[Stored items]
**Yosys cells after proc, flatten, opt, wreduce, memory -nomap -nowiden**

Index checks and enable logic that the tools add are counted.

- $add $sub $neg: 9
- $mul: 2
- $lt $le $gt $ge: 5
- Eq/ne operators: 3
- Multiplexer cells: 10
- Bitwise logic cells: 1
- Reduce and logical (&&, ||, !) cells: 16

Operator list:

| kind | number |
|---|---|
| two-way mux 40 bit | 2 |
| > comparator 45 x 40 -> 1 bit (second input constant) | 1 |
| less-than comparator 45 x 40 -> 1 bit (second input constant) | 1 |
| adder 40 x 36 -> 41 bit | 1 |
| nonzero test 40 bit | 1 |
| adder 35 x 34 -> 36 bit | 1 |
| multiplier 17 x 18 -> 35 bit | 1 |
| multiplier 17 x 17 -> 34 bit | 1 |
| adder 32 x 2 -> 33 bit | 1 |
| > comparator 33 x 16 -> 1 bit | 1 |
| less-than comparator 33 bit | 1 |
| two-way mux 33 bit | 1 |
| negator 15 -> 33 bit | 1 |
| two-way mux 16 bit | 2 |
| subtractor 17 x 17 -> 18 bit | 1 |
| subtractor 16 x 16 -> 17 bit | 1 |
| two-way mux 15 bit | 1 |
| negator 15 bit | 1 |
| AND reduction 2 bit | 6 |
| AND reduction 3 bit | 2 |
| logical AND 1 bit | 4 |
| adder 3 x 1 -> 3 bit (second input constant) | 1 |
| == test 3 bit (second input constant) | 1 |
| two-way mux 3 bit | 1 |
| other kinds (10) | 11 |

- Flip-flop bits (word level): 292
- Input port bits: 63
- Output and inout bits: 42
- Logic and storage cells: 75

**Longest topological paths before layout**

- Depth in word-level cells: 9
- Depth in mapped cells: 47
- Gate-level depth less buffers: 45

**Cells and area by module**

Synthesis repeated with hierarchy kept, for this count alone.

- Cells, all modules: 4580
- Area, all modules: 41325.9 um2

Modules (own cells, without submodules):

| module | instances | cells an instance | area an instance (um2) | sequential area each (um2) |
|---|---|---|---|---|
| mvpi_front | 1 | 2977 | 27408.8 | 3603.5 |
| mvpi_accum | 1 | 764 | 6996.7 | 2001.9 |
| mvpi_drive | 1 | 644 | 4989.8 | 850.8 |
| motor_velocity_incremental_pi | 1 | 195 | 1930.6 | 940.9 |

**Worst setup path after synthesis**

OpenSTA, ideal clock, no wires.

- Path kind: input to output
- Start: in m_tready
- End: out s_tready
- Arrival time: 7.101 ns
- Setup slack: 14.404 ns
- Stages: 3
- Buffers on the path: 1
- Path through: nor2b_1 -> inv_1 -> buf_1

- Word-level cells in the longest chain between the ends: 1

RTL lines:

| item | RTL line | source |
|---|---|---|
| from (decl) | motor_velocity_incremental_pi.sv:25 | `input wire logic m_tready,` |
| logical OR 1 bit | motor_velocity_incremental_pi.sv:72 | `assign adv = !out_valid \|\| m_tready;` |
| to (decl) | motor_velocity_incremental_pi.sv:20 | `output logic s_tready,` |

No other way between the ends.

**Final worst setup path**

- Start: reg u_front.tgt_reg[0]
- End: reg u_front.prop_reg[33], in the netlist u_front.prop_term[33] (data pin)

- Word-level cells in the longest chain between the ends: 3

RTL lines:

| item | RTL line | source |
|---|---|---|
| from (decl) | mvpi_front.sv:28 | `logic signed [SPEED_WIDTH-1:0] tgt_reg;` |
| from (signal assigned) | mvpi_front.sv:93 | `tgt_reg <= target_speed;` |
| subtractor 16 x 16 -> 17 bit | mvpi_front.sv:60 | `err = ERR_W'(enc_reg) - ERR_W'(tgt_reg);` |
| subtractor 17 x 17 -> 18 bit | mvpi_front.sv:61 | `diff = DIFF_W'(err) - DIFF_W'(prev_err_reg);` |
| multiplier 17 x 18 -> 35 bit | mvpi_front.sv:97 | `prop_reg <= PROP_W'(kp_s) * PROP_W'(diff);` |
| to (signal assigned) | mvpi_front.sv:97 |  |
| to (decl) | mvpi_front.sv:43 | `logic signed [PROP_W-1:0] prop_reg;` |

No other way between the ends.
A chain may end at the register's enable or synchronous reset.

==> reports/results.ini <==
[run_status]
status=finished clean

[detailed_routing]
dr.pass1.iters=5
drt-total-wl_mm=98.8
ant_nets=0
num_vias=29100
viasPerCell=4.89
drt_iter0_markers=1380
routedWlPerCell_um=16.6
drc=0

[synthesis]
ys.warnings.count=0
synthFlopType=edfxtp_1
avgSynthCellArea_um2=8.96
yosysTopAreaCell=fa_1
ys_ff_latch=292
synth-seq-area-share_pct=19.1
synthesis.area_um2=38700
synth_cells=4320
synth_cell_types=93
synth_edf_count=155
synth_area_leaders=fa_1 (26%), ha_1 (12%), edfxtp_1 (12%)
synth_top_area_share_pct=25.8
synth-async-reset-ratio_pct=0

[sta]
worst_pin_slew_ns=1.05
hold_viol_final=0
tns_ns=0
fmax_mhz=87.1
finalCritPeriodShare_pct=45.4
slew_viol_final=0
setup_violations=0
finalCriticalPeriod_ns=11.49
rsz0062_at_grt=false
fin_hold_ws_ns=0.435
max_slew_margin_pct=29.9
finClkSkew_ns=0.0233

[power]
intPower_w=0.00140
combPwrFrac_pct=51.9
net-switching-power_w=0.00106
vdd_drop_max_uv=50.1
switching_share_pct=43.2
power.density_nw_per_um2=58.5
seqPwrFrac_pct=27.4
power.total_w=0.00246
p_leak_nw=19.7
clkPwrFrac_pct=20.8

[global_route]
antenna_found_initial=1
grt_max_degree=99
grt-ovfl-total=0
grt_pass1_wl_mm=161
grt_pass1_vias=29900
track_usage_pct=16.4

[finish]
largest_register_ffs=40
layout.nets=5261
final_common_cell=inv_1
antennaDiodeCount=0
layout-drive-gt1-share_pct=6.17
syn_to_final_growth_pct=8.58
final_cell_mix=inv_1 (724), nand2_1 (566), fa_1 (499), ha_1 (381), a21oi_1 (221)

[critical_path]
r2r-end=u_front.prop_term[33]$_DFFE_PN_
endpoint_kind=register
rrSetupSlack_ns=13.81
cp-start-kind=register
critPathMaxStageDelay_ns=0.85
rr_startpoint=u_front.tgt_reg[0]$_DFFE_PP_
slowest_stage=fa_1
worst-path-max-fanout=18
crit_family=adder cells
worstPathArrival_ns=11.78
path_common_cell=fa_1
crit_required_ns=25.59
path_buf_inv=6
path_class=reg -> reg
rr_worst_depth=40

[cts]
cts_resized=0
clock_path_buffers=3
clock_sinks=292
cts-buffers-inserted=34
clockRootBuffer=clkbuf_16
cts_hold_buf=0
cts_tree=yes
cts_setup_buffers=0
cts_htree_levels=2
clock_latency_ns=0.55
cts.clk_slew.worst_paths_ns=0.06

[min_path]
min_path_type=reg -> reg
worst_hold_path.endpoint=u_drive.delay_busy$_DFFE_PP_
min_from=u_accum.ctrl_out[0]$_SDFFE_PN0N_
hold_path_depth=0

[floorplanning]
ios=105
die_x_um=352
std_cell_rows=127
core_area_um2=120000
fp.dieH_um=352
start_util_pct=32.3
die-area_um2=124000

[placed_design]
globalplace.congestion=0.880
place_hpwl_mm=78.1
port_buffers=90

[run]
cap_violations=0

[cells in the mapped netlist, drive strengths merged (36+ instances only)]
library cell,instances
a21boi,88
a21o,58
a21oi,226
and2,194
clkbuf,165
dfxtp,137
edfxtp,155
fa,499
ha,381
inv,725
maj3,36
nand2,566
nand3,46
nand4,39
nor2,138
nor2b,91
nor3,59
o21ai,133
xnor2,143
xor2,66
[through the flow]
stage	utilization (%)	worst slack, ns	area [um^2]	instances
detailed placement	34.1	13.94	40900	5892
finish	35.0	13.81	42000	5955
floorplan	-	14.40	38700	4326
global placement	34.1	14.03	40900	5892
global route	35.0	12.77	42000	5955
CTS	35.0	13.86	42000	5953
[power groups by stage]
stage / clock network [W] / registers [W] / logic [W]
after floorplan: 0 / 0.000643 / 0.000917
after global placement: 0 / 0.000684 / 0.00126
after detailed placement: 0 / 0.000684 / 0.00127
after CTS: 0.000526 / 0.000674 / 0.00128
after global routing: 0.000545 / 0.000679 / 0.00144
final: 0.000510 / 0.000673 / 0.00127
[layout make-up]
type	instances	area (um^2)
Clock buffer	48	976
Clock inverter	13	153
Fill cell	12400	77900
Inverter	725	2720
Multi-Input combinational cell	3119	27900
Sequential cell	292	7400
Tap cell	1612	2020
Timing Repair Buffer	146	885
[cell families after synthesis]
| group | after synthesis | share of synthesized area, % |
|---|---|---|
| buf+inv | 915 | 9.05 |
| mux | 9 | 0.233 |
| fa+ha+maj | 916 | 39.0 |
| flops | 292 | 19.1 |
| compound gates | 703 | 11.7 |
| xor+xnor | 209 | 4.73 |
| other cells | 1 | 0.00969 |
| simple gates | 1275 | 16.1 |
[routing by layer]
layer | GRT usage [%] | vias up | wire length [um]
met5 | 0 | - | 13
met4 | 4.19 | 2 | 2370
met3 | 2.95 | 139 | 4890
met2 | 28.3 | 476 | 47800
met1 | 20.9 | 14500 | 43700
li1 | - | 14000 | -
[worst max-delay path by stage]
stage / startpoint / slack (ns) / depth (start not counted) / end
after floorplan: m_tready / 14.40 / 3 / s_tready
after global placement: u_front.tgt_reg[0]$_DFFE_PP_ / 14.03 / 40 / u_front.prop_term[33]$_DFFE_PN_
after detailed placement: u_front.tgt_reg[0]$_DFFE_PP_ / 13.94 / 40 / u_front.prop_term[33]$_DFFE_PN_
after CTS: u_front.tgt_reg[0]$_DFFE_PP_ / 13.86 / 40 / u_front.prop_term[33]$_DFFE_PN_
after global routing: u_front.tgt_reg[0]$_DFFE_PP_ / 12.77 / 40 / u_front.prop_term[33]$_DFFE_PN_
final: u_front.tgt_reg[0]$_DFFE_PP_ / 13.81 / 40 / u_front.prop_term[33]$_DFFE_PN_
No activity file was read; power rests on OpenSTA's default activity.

▶ Problem to solve: Please retype the top of the data exactly, down to and including the line that holds "test 3 bit (second", and nothing further.

▶ Answer to this exercise:
**Yosys cells after proc, flatten, opt, wreduce, memory -nomap -nowiden**

Index checks and enable logic that the tools add are counted.

- $add $sub $neg: 9
- $mul: 2
- $lt $le $gt $ge: 5
- Eq/ne operators: 3
- Multiplexer cells: 10
- Bitwise logic cells: 1
- Reduce and logical (&&, ||, !) cells: 16

Operator list:

| kind | number |
|---|---|
| two-way mux 40 bit | 2 |
| > comparator 45 x 40 -> 1 bit (second input constant) | 1 |
| less-than comparator 45 x 40 -> 1 bit (second input constant) | 1 |
| adder 40 x 36 -> 41 bit | 1 |
| nonzero test 40 bit | 1 |
| adder 35 x 34 -> 36 bit | 1 |
| multiplier 17 x 18 -> 35 bit | 1 |
| multiplier 17 x 17 -> 34 bit | 1 |
| adder 32 x 2 -> 33 bit | 1 |
| > comparator 33 x 16 -> 1 bit | 1 |
| less-than comparator 33 bit | 1 |
| two-way mux 33 bit | 1 |
| negator 15 -> 33 bit | 1 |
| two-way mux 16 bit | 2 |
| subtractor 17 x 17 -> 18 bit | 1 |
| subtractor 16 x 16 -> 17 bit | 1 |
| two-way mux 15 bit | 1 |
| negator 15 bit | 1 |
| AND reduction 2 bit | 6 |
| AND reduction 3 bit | 2 |
| logical AND 1 bit | 4 |
| adder 3 x 1 -> 3 bit (second input constant) | 1 |
| == test 3 bit (second input constant) | 1 |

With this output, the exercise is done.